### How to complete this task
Please copy out every line of the listing below in which the word "posedge" appears.

* * * * *

$ cat src/rtl/btn_debounce.sv
// One button: two-flop synchroniser, counter debouncer, clean level and a
// one-cycle press pulse on each debounced rising edge.
module btn_debounce #(
  parameter int DEBOUNCE_BITS = 19
) (
  input  logic clk,
  input  logic rst_n,
  input  logic pin,
  output logic level,
  output logic press
);

  logic                     sync1_q, sync1_d;
  logic                     sync2_q, sync2_d;
  logic [DEBOUNCE_BITS-1:0] cnt_q, cnt_d;
  logic                     level_q, level_d;
  logic                     prev_q, prev_d;
  logic                     lock_q, lock_d;
  logic                     target;

  // After reset the debouncer behaves as if the level were high, so a button
  // held through reset must first be seen released before it can press.
  assign target = level_q | lock_q;

  always_comb begin
    sync1_d = pin;
    sync2_d = sync1_q;
    cnt_d   = cnt_q;
    level_d = level_q;
    lock_d  = lock_q;
    prev_d  = level_q;
    if (sync2_q == target) begin
      cnt_d = '0;
    end else if (&cnt_q) begin
      level_d = sync2_q;
      lock_d  = 1'b0;
      cnt_d   = '0;
    end else begin
      cnt_d = cnt_q + 1'b1;
    end
  end

  always_ff @(posedge clk) begin
    if (!rst_n) begin
      sync1_q <= 1'b0;
      sync2_q <= 1'b0;
      cnt_q   <= '0;
      level_q <= 1'b0;
      prev_q  <= 1'b0;
      lock_q  <= 1'b1;
    end else begin
      sync1_q <= sync1_d;
      sync2_q <= sync2_d;
      cnt_q   <= cnt_d;
      level_q <= level_d;
      prev_q  <= prev_d;
      lock_q  <= lock_d;
    end
  end

  assign level = level_q;
  assign press = level_q & ~prev_q;

endmodule

$ cat src/rtl/btn_event_unit.sv
// Debounced push-buttons turned into press events queued in a small FIFO.
// Define BTN_EVT_AUTOREPEAT_EN to add autorepeat events while a button is held.
module btn_event_unit
  import btn_evt_pkg::*;
#(
  parameter int NUM_BTN       = 5,
  parameter int DEBOUNCE_BITS = 19,
  parameter int FIFO_DEPTH    = 4,
  parameter int REPEAT_BITS   = 22
) (
  input  logic               CLK100MHZ,
  input  logic               CPU_RESETN,
  input  logic [NUM_BTN-1:0] btn_in,
  output logic [NUM_BTN-1:0] btn_level,
  output logic [NUM_BTN-1:0] btn_press,
  btn_event_unit_if.slave    evt
);

  localparam int PW = $clog2(FIFO_DEPTH);
  localparam int CW = PW + 1;

  if (FIFO_DEPTH < 2 || (FIFO_DEPTH & (FIFO_DEPTH - 1)) != 0 ||
      NUM_BTN > 7 || REPEAT_BITS < 1) begin : g_param_check
    $error("btn_event_unit: unsupported parameter combination");
  end

  for (genvar g = 0; g < NUM_BTN; g++) begin : g_btn
    btn_debounce #(
      .DEBOUNCE_BITS (DEBOUNCE_BITS)
    ) u_debounce (
      .clk   (CLK100MHZ),
      .rst_n (CPU_RESETN),
      .pin   (btn_in[g]),
      .level (btn_level[g]),
      .press (btn_press[g])
    );
  end

  logic [NUM_BTN-1:0] pend_set;

`ifdef BTN_EVT_AUTOREPEAT_EN
  logic [NUM_BTN-1:0] rep_hit;

  for (genvar g = 0; g < NUM_BTN; g++) begin : g_rep
    logic [REPEAT_BITS-1:0] rcnt_q, rcnt_d;
    logic                   rarm_q, rarm_d;
    logic                   rhit;

    // The first wrap only arms, so the first repeat lands two periods after the press.
    always_comb begin
      rcnt_d = '0;
      rarm_d = 1'b0;
      rhit   = 1'b0;
      if (btn_level[g] && !btn_press[g]) begin
        rcnt_d = rcnt_q + 1'b1;
        rarm_d = rarm_q | (&rcnt_q);
        rhit   = rarm_q & (&rcnt_q);
      end
    end

    always_ff @(posedge CLK100MHZ) begin
      if (!CPU_RESETN) begin
        rcnt_q <= '0;
        rarm_q <= 1'b0;
      end else begin
        rcnt_q <= rcnt_d;
        rarm_q <= rarm_d;
      end
    end

    assign rep_hit[g] = rhit;
  end

  assign pend_set = btn_press | rep_hit;
`else
  assign pend_set = btn_press;
`endif

  logic [NUM_BTN-1:0] pending_q, pending_d, grant;
  evt_code_t          mem_q [FIFO_DEPTH];
  evt_code_t          mem_d [FIFO_DEPTH];
  logic [PW-1:0]      wr_ptr_q, wr_ptr_d, rd_ptr_q, rd_ptr_d;
  logic [CW-1:0]      count_q, count_d;
  logic               ovf_q, ovf_d, valid_q, valid_d;
  evt_code_t          code_q, code_d, push_code;
  logic               pop_ok, push_ok, drop;

  always_comb begin
    grant     = '0;
    push_code = EVT_NONE;
    for (int i = NUM_BTN - 1; i >= 0; i--) begin
      if (pending_q[i]) begin
        grant     = '0;
        grant[i]  = 1'b1;
        push_code = idx_to_code(i);
      end
    end

    pop_ok  = evt.evt_pop && (count_q != '0);
    push_ok = (|pending_q) && ((count_q != CW'(FIFO_DEPTH)) || pop_ok);
    drop    = (|pending_q) && !push_ok;

    // A granted bit is always cleared, whether its event was queued or dropped.
    pending_d = (pending_q & ~grant) | pend_set;

    mem_d = mem_q;
    if (push_ok) mem_d[wr_ptr_q] = push_code;
    wr_ptr_d = wr_ptr_q + PW'(push_ok);
    rd_ptr_d = rd_ptr_q + PW'(pop_ok);
    count_d  = count_q + CW'(push_ok) - CW'(pop_ok);

    ovf_d = drop ? 1'b1 : (evt.ovf_clr ? 1'b0 : ovf_q);

    // Head view is computed from the next state so a push into an empty queue shows immediately.
    valid_d = (count_d != '0);
    code_d  = valid_d ? mem_d[rd_ptr_d] : EVT_NONE;
  end

  always_ff @(posedge CLK100MHZ) begin
    if (!CPU_RESETN) begin
      pending_q <= '0;
      for (int i = 0; i < FIFO_DEPTH; i++) mem_q[i] <= EVT_NONE;
      wr_ptr_q  <= '0;
      rd_ptr_q  <= '0;
      count_q   <= '0;
      ovf_q     <= 1'b0;
      valid_q   <= 1'b0;
      code_q    <= EVT_NONE;
    end else begin
      pending_q <= pending_d;
      mem_q     <= mem_d;
      wr_ptr_q  <= wr_ptr_d;
      rd_ptr_q  <= rd_ptr_d;
      count_q   <= count_d;
      ovf_q     <= ovf_d;
      valid_q   <= valid_d;
      code_q    <= code_d;
    end
  end

  assign evt.evt_valid = valid_q;
  assign evt.evt_code  = code_q;
  assign evt.evt_count = count_q;
  assign evt.evt_ovf   = ovf_q;

endmodule
$ cat src/flat_wrapper.sv
// flat-port wrapper written by rule: the top's interface ports become plain ports
module btn_event_unit_flat import btn_evt_pkg::*;
#(
  parameter int NUM_BTN       = 5,
  parameter int DEBOUNCE_BITS = 19,
  parameter int FIFO_DEPTH    = 4,
  parameter int REPEAT_BITS   = 22
)
  (CLK100MHZ, CPU_RESETN, btn_in, btn_level, btn_press, evt_evt_valid, evt_evt_code, evt_evt_count, evt_evt_ovf, evt_evt_pop, evt_ovf_clr);
  btn_event_unit_if #(.FIFO_DEPTH(FIFO_DEPTH)) evt_i ();
  input  logic CLK100MHZ;
  input  logic CPU_RESETN;
  input  logic [NUM_BTN-1:0] btn_in;
  output logic [NUM_BTN-1:0] btn_level;
  output logic [NUM_BTN-1:0] btn_press;
  output wire logic [$bits(evt_i.evt_valid)-1:0] evt_evt_valid;
  output wire logic [$bits(evt_i.evt_code)-1:0] evt_evt_code;
  output wire logic [$bits(evt_i.evt_count)-1:0] evt_evt_count;
  output wire logic [$bits(evt_i.evt_ovf)-1:0] evt_evt_ovf;
  input wire logic [$bits(evt_i.evt_pop)-1:0] evt_evt_pop;
  input wire logic [$bits(evt_i.ovf_clr)-1:0] evt_ovf_clr;
  assign evt_evt_valid = evt_i.evt_valid;
  assign evt_evt_code = evt_i.evt_code;
  assign evt_evt_count = evt_i.evt_count;
  assign evt_evt_ovf = evt_i.evt_ovf;
  assign evt_i.evt_pop = evt_evt_pop;
  assign evt_i.ovf_clr = evt_ovf_clr;
  btn_event_unit #(.NUM_BTN(NUM_BTN), .DEBOUNCE_BITS(DEBOUNCE_BITS), .FIFO_DEPTH(FIFO_DEPTH), .REPEAT_BITS(REPEAT_BITS)) u_core (.CLK100MHZ(CLK100MHZ), .CPU_RESETN(CPU_RESETN), .btn_in(btn_in), .btn_level(btn_level), .btn_press(btn_press), .evt(evt_i));
endmodule
$ cat config.mk
export PLATFORM = sky130hd
export DESIGN_NAME = btn_event_unit_flat
export DESIGN_NICKNAME = d
export VERILOG_FILES = /design/src/rtl/btn_evt_pkg.sv /design/src/rtl/btn_event_unit_if.sv /design/src/rtl/btn_debounce.sv /design/src/rtl/btn_event_unit.sv /design/src/flat_wrapper.sv
export SDC_FILE = /design/constraint.sdc
export NUM_CORES = 1
export LEC_CHECK = 0
export BUFFER_PORTS_ARGS = -buffer_cell sky130_fd_sc_hd__buf_2
export CAP_MARGIN = 15
export CELL_PAD_IN_SITES_DETAIL_PLACEMENT = 0
export CELL_PAD_IN_SITES_GLOBAL_PLACEMENT = 2
export CORE_UTILIZATION = 39
export DETAILED_ROUTE_END_ITERATION = 8
export PLACE_DENSITY = 0.84
export SYNTH_ARGS = -nofsm -noshare
export SYNTH_HDL_FRONTEND = slang
export SYNTH_SLANG_ARGS = --single-unit
$ cat constraint.sdc
create_clock -name CLK100MHZ -period 3 [get_ports CLK100MHZ]
set_clock_uncertainty 0.05 [all_clocks]
set_input_delay 0.3 -clock CLK100MHZ [delete_from_list [all_inputs] [get_ports CLK100MHZ]]
set_output_delay 0.3 -clock CLK100MHZ [all_outputs]
set_load 0.01 [all_outputs]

* * * * *

### Answer for this exercise
  always_ff @(posedge clk) begin
    always_ff @(posedge CLK100MHZ) begin
  always_ff @(posedge CLK100MHZ) begin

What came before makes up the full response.